さまざまなカテゴリの観測値の割合をプロットするためのより良い方法についてのアドバイスを探しています。
次のようなデータフレームがあります。
cat1 <- c("high", "low", "high", "high", "high", "low", "low", "low", "high", "low", "low")
cat2 <- c("1-young", "3-old", "2-middle-aged", "3-old", "2-middle-aged", "2-middle-aged", "1-young", "1-young", "3-old", "3-old", "1-young")
df <- as.data.frame(cbind(cat1, cat2))
この例では、値が「高」である各年齢層の割合と、値が「低」である各年齢層の割合をプロットしたいと思います。より一般的には、カテゴリ2の値ごとに、カテゴリ1の各レベルに該当する観測値の割合 をプロットしたいと思います。
次のコードは正しい結果を生成しますが、プロットする前に手動でカウントして除算するだけです。
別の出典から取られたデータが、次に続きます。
## src/rtl/alr_pkg.sv

```systemverilog
`timescale 1ns / 1ps
// ----------------------------------------------------------------------------
// alr_pkg
// Shared constants, widths, state codes and the controller/datapath
// command and status bundles of the antialiased line rasterizer.
// ----------------------------------------------------------------------------
package alr_pkg;

    localparam int IMG_W = 256;
    localparam int IMG_H = 256;
    localparam int XB    = $clog2(IMG_W);
    localparam int YB    = $clog2(IMG_H);
    localparam int AW    = XB + YB;

    localparam int INW   = 20;          // input coordinate width, Q.8
    localparam int CW    = 24;          // shifted / flipped coordinate width, Q.8
    localparam int NW    = CW + 16;     // dividend width
    localparam int DCW   = $clog2(NW);  // divider step counter width
    localparam int GW    = 18;          // gradient, signed Q16
    localparam int EW    = 17;          // rounded endpoint position
    localparam int DFW   = 10;          // endpoint rounding residue
    localparam int YEW   = 34;          // endpoint intercept, Q16
    localparam int MW    = 18;          // interior major coordinate
    localparam int PRW   = GW + MW;     // intercept skip product
    localparam int ITW   = 40;          // running intercept, Q16
    localparam int PW    = 25;          // plot coordinate
    localparam int WW    = 25;          // plot weight, Q24
    localparam int CLW   = 16;          // colour channel
    localparam int CPW   = CLW + WW;    // colour times weight
    localparam int PXW   = 3 * CLW;     // stored pixel
    localparam int LCW   = 11;          // landed plot count

    localparam logic CFG_SHIFT_X = 1'b0;
    localparam logic CFG_SHIFT_Y = 1'b1;

    localparam logic FUNC_DRAW = 1'b0;
    localparam logic FUNC_READ = 1'b1;

    typedef enum logic [16:0] {
        S_CLEAR = 17'h00001,
        S_IDLE  = 17'h00002,
        S_RD    = 17'h00004,
        S_PREP1 = 17'h00008,
        S_PREP2 = 17'h00010,
        S_DIVI  = 17'h00020,
        S_DIV   = 17'h00040,
        S_EPA   = 17'h00080,
        S_EPB   = 17'h00100,
        S_PA    = 17'h00200,
        S_PB    = 17'h00400,
        S_PC    = 17'h00800,
        S_INTA  = 17'h01000,
        S_INTB  = 17'h02000,
        S_LOOP  = 17'h04000,
        S_STEP  = 17'h08000,
        S_FIN   = 17'h10000
    } t_state;

    typedef enum logic [2:0] {
        PH_E0L,
        PH_E0H,
        PH_E1L,
        PH_E1H,
        PH_IL,
        PH_IH
    } t_phase;

    typedef struct packed {
        logic cap;
        logic clr_en;
        logic rd_issue;
        logic prep1;
        logic prep2;
        logic div_init;
        logic div_step;
        logic ep_a;
        logic ep_b;
        logic ep_sel;
        logic int_a;
        logic int_b;
        logic step;
        logic plot_a;
        logic plot_b;
        logic plot_c;
        logic p_int;
        logic p_hi;
        logic res_load;
    } t_cmd;

    typedef struct packed {
        logic clr_last;
        logic div_last;
        logic loop_go;
    } t_stat;

endpackage

```

## src/rtl/alr_ctrl.sv

```systemverilog
`timescale 1ns / 1ps
// ----------------------------------------------------------------------------
// alr_ctrl
// Sequencer: clearing pass, item capture, gradient division, endpoint and
// interior plot sequencing, result hand-off.
// ----------------------------------------------------------------------------
module alr_ctrl (
    input  logic          i_clk,
    input  logic          i_rst_n,
    input  logic          i_valid,
    input  logic          i_func,
    input  logic          i_stall,
    input  alr_pkg::t_stat i_stat,
    output alr_pkg::t_cmd  o_cmd,
    output logic          o_in_stall,
    output logic          o_out_valid
);

    alr_pkg::t_state r_st, n_st;
    alr_pkg::t_phase r_ph, n_ph;
    logic            r_ovld, n_ovld;
    alr_pkg::t_cmd   w_cmd;

    always_comb begin
        w_cmd  = '0;
        n_st   = r_st;
        n_ph   = r_ph;
        case (r_st)
            alr_pkg::S_CLEAR: begin
                w_cmd.clr_en = 1'b1;
                if (i_stat.clr_last) begin
                    n_st = alr_pkg::S_IDLE;
                end
            end
            alr_pkg::S_IDLE: begin
                if (i_valid) begin
                    w_cmd.cap = 1'b1;
                    n_st = (i_func == alr_pkg::FUNC_READ) ? alr_pkg::S_RD : alr_pkg::S_PREP1;
                end
            end
            alr_pkg::S_RD: begin
                w_cmd.rd_issue = 1'b1;
                n_st = alr_pkg::S_FIN;
            end
            alr_pkg::S_PREP1: begin
                w_cmd.prep1 = 1'b1;
                n_st = alr_pkg::S_PREP2;
            end
            alr_pkg::S_PREP2: begin
                w_cmd.prep2 = 1'b1;
                n_st = alr_pkg::S_DIVI;
            end
            alr_pkg::S_DIVI: begin
                w_cmd.div_init = 1'b1;
                n_st = alr_pkg::S_DIV;
            end
            alr_pkg::S_DIV: begin
                w_cmd.div_step = 1'b1;
                if (i_stat.div_last) begin
                    n_st = alr_pkg::S_EPA;
                    n_ph = alr_pkg::PH_E0L;
                end
            end
            alr_pkg::S_EPA: begin
                w_cmd.ep_a   = 1'b1;
                w_cmd.ep_sel = (r_ph == alr_pkg::PH_E1L);
                n_st = alr_pkg::S_EPB;
            end
            alr_pkg::S_EPB: begin
                w_cmd.ep_b   = 1'b1;
                w_cmd.ep_sel = (r_ph == alr_pkg::PH_E1L);
                n_st = alr_pkg::S_PA;
            end
            alr_pkg::S_PA: begin
                w_cmd.plot_a = 1'b1;
                w_cmd.p_int  = (r_ph == alr_pkg::PH_IL) || (r_ph == alr_pkg::PH_IH);
                w_cmd.p_hi   = (r_ph == alr_pkg::PH_E0H) || (r_ph == alr_pkg::PH_E1H) ||
                               (r_ph == alr_pkg::PH_IH);
                n_st = alr_pkg::S_PB;
            end
            alr_pkg::S_PB: begin
                w_cmd.plot_b = 1'b1;
                n_st = alr_pkg::S_PC;
            end
            alr_pkg::S_PC: begin
                w_cmd.plot_c = 1'b1;
                case (r_ph)
                    alr_pkg::PH_E0L: begin
                        n_ph = alr_pkg::PH_E0H;
                        n_st = alr_pkg::S_PA;
                    end
                    alr_pkg::PH_E0H: begin
                        n_ph = alr_pkg::PH_E1L;
                        n_st = alr_pkg::S_EPA;
                    end
                    alr_pkg::PH_E1L: begin
                        n_ph = alr_pkg::PH_E1H;
                        n_st = alr_pkg::S_PA;
                    end
                    alr_pkg::PH_E1H: begin
                        n_st = alr_pkg::S_INTA;
                    end
                    alr_pkg::PH_IL: begin
                        n_ph = alr_pkg::PH_IH;
                        n_st = alr_pkg::S_PA;
                    end
                    default: begin
                        n_st = alr_pkg::S_STEP;
                    end
                endcase
            end
            alr_pkg::S_INTA: begin
                w_cmd.int_a = 1'b1;
                n_st = alr_pkg::S_INTB;
            end
            alr_pkg::S_INTB: begin
                w_cmd.int_b = 1'b1;
                n_st = alr_pkg::S_LOOP;
            end
            alr_pkg::S_LOOP: begin
                if (i_stat.loop_go) begin
                    n_ph = alr_pkg::PH_IL;
                    n_st = alr_pkg::S_PA;
                end else begin
                    n_st = alr_pkg::S_FIN;
                end
            end
            alr_pkg::S_STEP: begin
                w_cmd.step = 1'b1;
                n_st = alr_pkg::S_LOOP;
            end
            alr_pkg::S_FIN: begin
                if (!r_ovld || !i_stall) begin
                    w_cmd.res_load = 1'b1;
                    n_st = alr_pkg::S_IDLE;
                end
            end
            default: begin
                n_st = alr_pkg::S_IDLE;
            end
        endcase
        n_ovld = w_cmd.res_load ? 1'b1 : (r_ovld && i_stall);
    end

    always_ff @(posedge i_clk) begin
        if (!i_rst_n) begin
            r_st   <= alr_pkg::S_CLEAR;
            r_ph   <= alr_pkg::PH_E0L;
            r_ovld <= 1'b0;
        end else begin
            r_st   <= n_st;
            r_ph   <= n_ph;
            r_ovld <= n_ovld;
        end
    end

    assign o_cmd       = w_cmd;
    assign o_in_stall  = (r_st != alr_pkg::S_IDLE);
    assign o_out_valid = r_ovld;

    a_result_held: assert property (@(posedge i_clk) disable iff (!i_rst_n)
        r_ovld && i_stall |=> r_ovld)
        else $error("pending result dropped while stalled");

    a_div_runs: assert property (@(posedge i_clk) disable iff (!i_rst_n)
        (r_st == alr_pkg::S_DIV) && !i_stat.div_last |=> (r_st == alr_pkg::S_DIV))
        else $error("divider left before its last step");

    a_write_after_read: assert property (@(posedge i_clk) disable iff (!i_rst_n)
        (r_st == alr_pkg::S_PC) |-> $past(r_st == alr_pkg::S_PB))
        else $error("plot write without preceding read");

endmodule

```

## config.mk

```make
export PLATFORM = sky130hd
export DESIGN_NAME = alr_ctrl
export DESIGN_NICKNAME = d
export VERILOG_FILES = /design/src/rtl/alr_pkg.sv /design/src/rtl/alr_ctrl.sv
export SDC_FILE = /design/constraint.sdc
export NUM_CORES = 1
export LEC_CHECK = 0
export ABC_CLOCK_PERIOD_IN_PS = 2550
export BUFFER_PORTS_ARGS = -buffer_cell sky130_fd_sc_hd__buf_2
export CAP_MARGIN = 20
export CORE_UTILIZATION = 53
export DETAILED_ROUTE_END_ITERATION = 16
export PLACE_DENSITY = 0.79
export SLEW_MARGIN = 15
export SYNTH_ARGS = -nofsm -noshare
export SYNTH_HDL_FRONTEND = slang
export SYNTH_SLANG_ARGS = --single-unit
```

## constraint.sdc

```tcl
create_clock -name i_clk -period 2.55 [get_ports i_clk]
set_input_delay 0.51 -clock i_clk [delete_from_list [all_inputs] [get_ports i_clk]]
set_output_delay 0.51 -clock i_clk [all_outputs]
set_load 0.03 [all_outputs]
```

; ---- Word level (Yosys, flattened, before mapping)
; Cells that the tools add are included.
[classes]
n_eq_ne = 29
n_mux = 33
reduce_logical = 14
[op_table]
columns = cell, count
row1 = $pmux W17 S16, 1
row2 = $mux W17, 5
row3 = $pmux W16 S3, 1
row4 = $mux W1, 20
row5 = $eq A17 B1 Y1 const B, 1
row6 = $eq A17 B10 Y1 const B, 1
row7 = $eq A17 B11 Y1 const B, 1
row8 = $eq A17 B12 Y1 const B, 1
row9 = $eq A17 B13 Y1 const B, 1
row10 = $eq A17 B14 Y1 const B, 1
row11 = $eq A17 B15 Y1 const B, 1
row12 = $eq A17 B16 Y1 const B, 1
row13 = $eq A17 B17 Y1 const B, 1
row14 = $eq A17 B2 Y1 const B, 1
row15 = $eq A17 B3 Y1 const B, 1
row16 = $eq A17 B4 Y1 const B, 1
row17 = $eq A17 B5 Y1 const B, 1
row18 = $eq A17 B6 Y1 const B, 1
row19 = $eq A17 B7 Y1 const B, 1
row20 = $eq A17 B8 Y1 const B, 1
row21 = $eq A17 B9 Y1 const B, 1
row22 = $ne A17 B2 Y1 const B, 1
row23 = $pmux W3 S4, 1
row24 = $ne A2 B2 Y1 const B, 5
row25 = other kinds (16), 25
[totals]
reg_bits = 21
in_bits = 8
output_inout_bits = 21
wordCells = 79

; ---- Depth between registers and ports, before layout
; Gate-level depths: netlist of the first run.
[logic_depth]
word_depth = 5
ltp_mapped = 8
depth_no_buf = 6

; ---- Worst setup path after synthesis of the first run
; No wires, ideal clock.
[synth_timing]
path_kind = register to output
start = register r_st[12]
end = output port o_cmd[9] in the netlist's numbering
arrival_time_ns = 2.974
slack_ns = -0.934
stages_incl_launch_ff = 6
path_cell_list = dfxtp_1 nor4_4 nand4b_1 nor3_1 nor2_1 nor4b_1
[synth_lines]
columns = item, line
row1 = "start, declared", alr_ctrl.sv:19  ; alr_pkg::t_state r_st, n_st;
row2 = "start signal, assigned", alr_ctrl.sv:147  ; r_st <= alr_pkg::S_CLEAR;
row3 = "start signal, assigned", alr_ctrl.sv:151  ; r_st <= n_st;
row4 = "end, declared", alr_ctrl.sv:14  ; output alr_pkg::t_cmd o_cmd,

==> results of run 1 <==
## synth_stat cells
master                      number
sky130_fd_sc_hd__nand3b_1        5
sky130_fd_sc_hd__or3_1           1
sky130_fd_sc_hd__nor2b_1         1
sky130_fd_sc_hd__o2111ai_1       1
sky130_fd_sc_hd__a21oi_1         5
sky130_fd_sc_hd__nor4_1          5
sky130_fd_sc_hd__and2_1          1
sky130_fd_sc_hd__o32ai_1         1
sky130_fd_sc_hd__a221o_1         1
sky130_fd_sc_hd__clkbuf_8        1
sky130_fd_sc_hd__or4_4           1
sky130_fd_sc_hd__buf_6           2
sky130_fd_sc_hd__xor2_1          2
sky130_fd_sc_hd__nor3b_2         1
sky130_fd_sc_hd__a31oi_1         2
sky130_fd_sc_hd__nor2_1         21
sky130_fd_sc_hd__nor3_1         16
sky130_fd_sc_hd__inv_1           6
sky130_fd_sc_hd__a32oi_1         1
sky130_fd_sc_hd__or3_4           1
sky130_fd_sc_hd__clkbuf_1        3
sky130_fd_sc_hd__clkbuf_2        1
sky130_fd_sc_hd__nand2_1        15
sky130_fd_sc_hd__a211oi_1        1
sky130_fd_sc_hd__o31ai_1         2
sky130_fd_sc_hd__and2b_2         1
sky130_fd_sc_hd__or4b_4          1
sky130_fd_sc_hd__nand2b_1        4
sky130_fd_sc_hd__and3_1          2
sky130_fd_sc_hd__o21a_1          1
sky130_fd_sc_hd__or2_4           1
sky130_fd_sc_hd__nand3_1         6
sky130_fd_sc_hd__nor4_4          3
sky130_fd_sc_hd__nor4bb_1        1
sky130_fd_sc_hd__nor3b_1         2
sky130_fd_sc_hd__or2b_2          1
sky130_fd_sc_hd__dfxtp_1        21
sky130_fd_sc_hd__nand4b_1        1
sky130_fd_sc_hd__o311a_1         1
sky130_fd_sc_hd__xnor2_1         2
sky130_fd_sc_hd__o21ai_0         3
sky130_fd_sc_hd__nor4b_1         6
sky130_fd_sc_hd__mux2i_1         1
sky130_fd_sc_hd__o21bai_1        1
## area by class of cell
class                   count  area, µm²  area share, %
multi-input cells         122        945           50.3
flip-flops and latches     21        433           23.0
repair buffers             55        418           22.2
well taps                  28       35.0           1.86
clock buffers               4       26.3           1.40
inverters                   6       22.5           1.20
## sequential cells by signal, summed over array words and instances, names as in the netlist
name,count
r_st,17
r_ph,3
o_out_valid,1
## report_power, final
part	leakage (nW)	internal, mW	switching, mW	total (mW)
registers	0.174	0.331	0.0109	0.342
clock network	0.0150	0.0615	0.114	0.176
logic	0.586	0.0766	0.0970	0.174
total	0.774	0.469	0.222	0.691
## per-layer routing
| metal | global-route usage (%) | up-vias | share of wire (%) |
|---|---|---|---|
| met4 | 13.4 | 0 | 4.2 |
| met3 | 7.14 | 25 | 7.5 |
| li1 | - | 673 | - |
| met2 | 56.8 | 104 | 51 |
| met1 | 36.4 | 717 | 37 |
| met5 | 0 | - | 0 |
## per-stage QoR
stage                     setup WS [ns]  total power [mW]
after floorplan                  -0.239             0.427
after global placement            0.124             0.454
after detailed placement         0.0409             0.459
after CTS                       -0.0829             0.643
after global routing             -0.282             0.708
final                            -0.182             0.691
## repair_timing
item,in CTS,in global routing
setup endpoints to repair,12,16
buffers inserted,11,8
pin swaps,14,13
gates resized for setup,33,32
## worst max-delay path, delay by kind of cell, from the launching register on
family | cells | cell delay, ns
buffers and inverters | 2 | 0.38
AND/OR/NAND/NOR | 4 | 1.16
flip-flops | 1 | 0.37
## cells by family (layout without fill, tap and decap cells)
kind of cell	after synthesis	after routing	synth area share, %
buffers and inverters	13	65	5.90
XOR/XNOR	4	4	2.75
flip-flops	21	21	33.0
multiplexers	1	1	0.787
AND/OR/NAND/NOR	97	97	46.8
AO/OA/AOI/OAI	20	20	10.7
## worst max-delay path by stage
stage          startpoint   endpoint  slack, ns
2_1_floorplan    r_st[12]   o_cmd[9]      -0.24
3_3_place_gp      r_st[2]  o_cmd[18]       0.12
3_5_place_dp     r_st[13]  o_cmd[13]       0.04
4_1_cts          r_st[11]  o_cmd[13]      -0.08
5_1_grt          r_st[11]   o_cmd[6]      -0.28
6_report         r_st[11]   o_cmd[6]      -0.18
==> out/metrics.json, run 1 <==
{
  "syn_avg_cell_area": {"value": 8.16, "unit": "µm²"},
  "mostFrequentLayoutCells": {"value": "sky130_fd_sc_hd__buf_4 (31), sky130_fd_sc_hd__nor2_1 (17), sky130_fd_sc_hd__dfxtp_1 (15)"},
  "ctsLongestPathBuffers": {"value": 2},
  "setup_viol_count_final": {"value": 10},
  "layout_min_cycle_time": {"value": 2.73, "unit": "ns"},
  "placement_rows": {"value": 17},
  "timing.setup.tns": {"value": -1.02, "unit": "ns"},
  "path_cells": {"value": "nor4_4, nand3b_1, buf_4, or3_4, nor4b_2, buf_4"},
  "placed_area": {"value": 1500, "unit": "µm²"},
  "die_width": {"value": 51, "unit": "µm"},
  "irDropWorstVdd": {"value": 0.000426, "unit": "V"},
  "worstSetupStartpointType": {"value": "register"},
  "violations_in_the_final_reports": {"value": "negative setup slack"},
  "placed_cells_incl_taps": {"value": 214},
  "register_to_register_setup_slack": {"value": 0.36, "unit": "ns"},
  "cp_data_arrival_time": {"value": 2.22, "unit": "ns"},
  "reg2reg_from": {"value": "r_st[11]"},
  "final_hold_viol_count": {"value": 0},
  "final_report_max_slew_violation_count": {"value": 0},
  "num_antenna_cells": {"value": 0},
  "timing.max_slew.rel_slack": {"value": 55.0, "unit": "%"},
  "syn_area": {"value": 1270, "unit": "µm²"},
  "hp-start": {"value": "i_func"},
  "drtAntennaViolNets": {"value": 0},
  "antenna_found_initial": {"value": 0},
  "final.setup_skew": {"value": 0.0150, "unit": "ns"},
  "achievable-frequency": {"value": 366, "unit": "MHz"},
  "synth_area_leader_cell": {"value": "sky130_fd_sc_hd__dfxtp_1"},
  "synth.yosys.seq_area_share": {"value": 33.0, "unit": "%"},
  "post_synth_inst_count": {"value": 156},
  "critPathMaxFanout": {"value": 6},
  "yosys.area.top_type_share": {"value": 33.0, "unit": "%"},
  "initial_core_util": {"value": 57.0, "unit": "%"},
  "finish.utilization": {"value": 84.1, "unit": "%"},
  "final.fill_count": {"value": 143},
  "cts-buffers-inserted": {"value": 3},
  "detailedRoute.firstPassIterationCount": {"value": 5},
  "worst_tran_pin_value": {"value": 0.665, "unit": "ns"},
  "whs_path_depth": {"value": 2},
  "post_synth_num_cell_types": {"value": 44},
  "maxCapViolations": {"value": 0},
  "overflow": {"value": 0},
  "totalWireLength": {"value": 4480, "unit": "µm"},
  "most_frequent_standard_cell_in_the_layout_excluding_fill_and_tap_cells": {"value": "sky130_fd_sc_hd__buf_4"},
  "gp_congestion": {"value": 0.884},
  "cp_common_cell": {"value": "sky130_fd_sc_hd__buf_4"},
  "num-nets-final": {"value": 217},
  "clock_insertion_delay_worst_skew": {"value": 0.33, "unit": "ns"},
  "remaining_drc_errors": {"value": 0},
  "io_pins": {"value": 29},
  "rsz0062_at_grt": {"value": "true"},
  "grt_pass1_wl": {"value": 6270, "unit": "µm"},
  "grt_util_all_layers": {"value": 32.0, "unit": "%"},
  "cts-hold-fix-buffers": {"value": 0},
  "detail_route.iter0.violations": {"value": 76},
  "route.detailed.vias_per_inst": {"value": 6.44},
  "crit_path_end_kind": {"value": "primary output"},
  "postSynthRegisterBits": {"value": 21},
  "outcome": {"value": "complete, but fails checks"},
  "setup_slack": {"value": -0.182, "unit": "ns"},
  "mappedNetlistNets": {"value": 164},
  "design.die.area": {"value": 2600, "unit": "µm²"},
  "htree_num_levels": {"value": 1},
  "cts_num_sinks": {"value": 21},
  "post_layout_nonfiller_instances": {"value": 236},
  "worst-setup-path-type": {"value": "reg2out"},
  "layout.cell_area.non_filler": {"value": 1880, "unit": "µm²"},
  "tritoncts_clock_tree": {"value": "yes"},
  "flow.area_growth_from_synthesis": {"value": 47.7, "unit": "%"},
  "worst_hold_path.endpoint": {"value": "r_st[3]"},
  "min_path_type": {"value": "in2reg"},
  "portBuffers": {"value": 28},
  "hold_slack": {"value": 0.350, "unit": "ns"},
  "worst_path_largest_cell_delay": {"value": 0.39, "unit": "ns"},
  "largest_net_degree_at_the_start_of_global_routing": {"value": 13},
  "dr_total_vias": {"value": 1519},
  "worst_case_reg_to_reg_path_depth": {"value": 7},
  "power_density": {"value": 368, "unit": "nW/µm²"},
  "clk_transition_reported_paths": {"value": 0.13, "unit": "ns"},
  "ys_top_cells_by_area": {"value": "sky130_fd_sc_hd__dfxtp_1 (33%), sky130_fd_sc_hd__nor3_1 (6.3%), sky130_fd_sc_hd__nor2_1 (6.2%)"},
  "grt_pass1_vias": {"value": 1387},
  "timing.final.crit_share": {"value": 107, "unit": "%"},
  "route.detailed.wl_per_inst": {"value": 19.0, "unit": "µm"},
  "cp_slowest_cell": {"value": "sky130_fd_sc_hd__or3_4"},
  "core": {"value": 2230, "unit": "µm²"},
  "die_height": {"value": 51, "unit": "µm"},
  "ctsRootBufferMaster": {"value": "sky130_fd_sc_hd__clkbuf_4"},
  "layout-drive-gt1-share": {"value": 46.6, "unit": "%"},
  "synth_warnings": {"value": 0},
  "p_leak": {"value": 0.774, "unit": "nW"},
  "dpl.hpwl": {"value": 2350, "unit": "µm"},
  "endpoint_of_the_lowest_slack_register_to_register_path": {"value": "r_ph[1]"},
  "critPathRequiredTime": {"value": 2.04, "unit": "ns"}
}
(Power assumes the default switching activity.)
==> run 2, diff against run 1 <==
--- a/config.mk
+++ b/config.mk
@@ -8,9 +8,12 @@
 export ABC_CLOCK_PERIOD_IN_PS = 2550
 export BUFFER_PORTS_ARGS = -buffer_cell sky130_fd_sc_hd__buf_2
 export CAP_MARGIN = 20
-export CORE_UTILIZATION = 53
+export CELL_PAD_IN_SITES_DETAIL_PLACEMENT = 2
+export CELL_PAD_IN_SITES_GLOBAL_PLACEMENT = 2
+export CORE_ASPECT_RATIO = 1.25
+export CORE_UTILIZATION = 30
 export DETAILED_ROUTE_END_ITERATION = 16
-export PLACE_DENSITY = 0.79
+export PLACE_DENSITY_LB_ADDON = 0.1
 export SLEW_MARGIN = 15
 export SYNTH_ARGS = -nofsm -noshare
 export SYNTH_HDL_FRONTEND = slang
==> run 2 against run 1 <==
Compared with the run above: the run still ends with negative setup slack left; power rose by 4.3%; cell count rose by 10%; global-route usage is 9.1 points lower; flip-flop and latch count is the same; clock skew down 0.0071 ns; via count fell by 7.8%; design area decreased by 0.87%; largest cell class unchanged; highest routed layer unchanged.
ggplot内でその場でこれを行う良い方法はありますか?
library(plyr)
count1 <- count(df, vars=c("cat1", "cat2"))
count2 <- count(df, "cat2")
count1$totals <- count2$freq
count1$pct <- count1$freq / count1$totals
ggplot(data = count1, aes(x=cat2, y=pct))+
facet_wrap(~cat1)+
geom_bar()
この前のstackoverflowの質問は、次のコードで同様のことを提供します。
ggplot(mydataf, aes(x = foo)) +
geom_bar(aes(y = (..count..)/sum(..count..)))
しかし、分母に「sum(.. count ..)」(すべてのビンのカウントの合計を与える)は必要ありません。むしろ、「cat2」カテゴリのそれぞれの数の合計が必要です。stat_binのドキュメントも調べました。
これを機能させるためのヒントや提案をいただければ幸いです。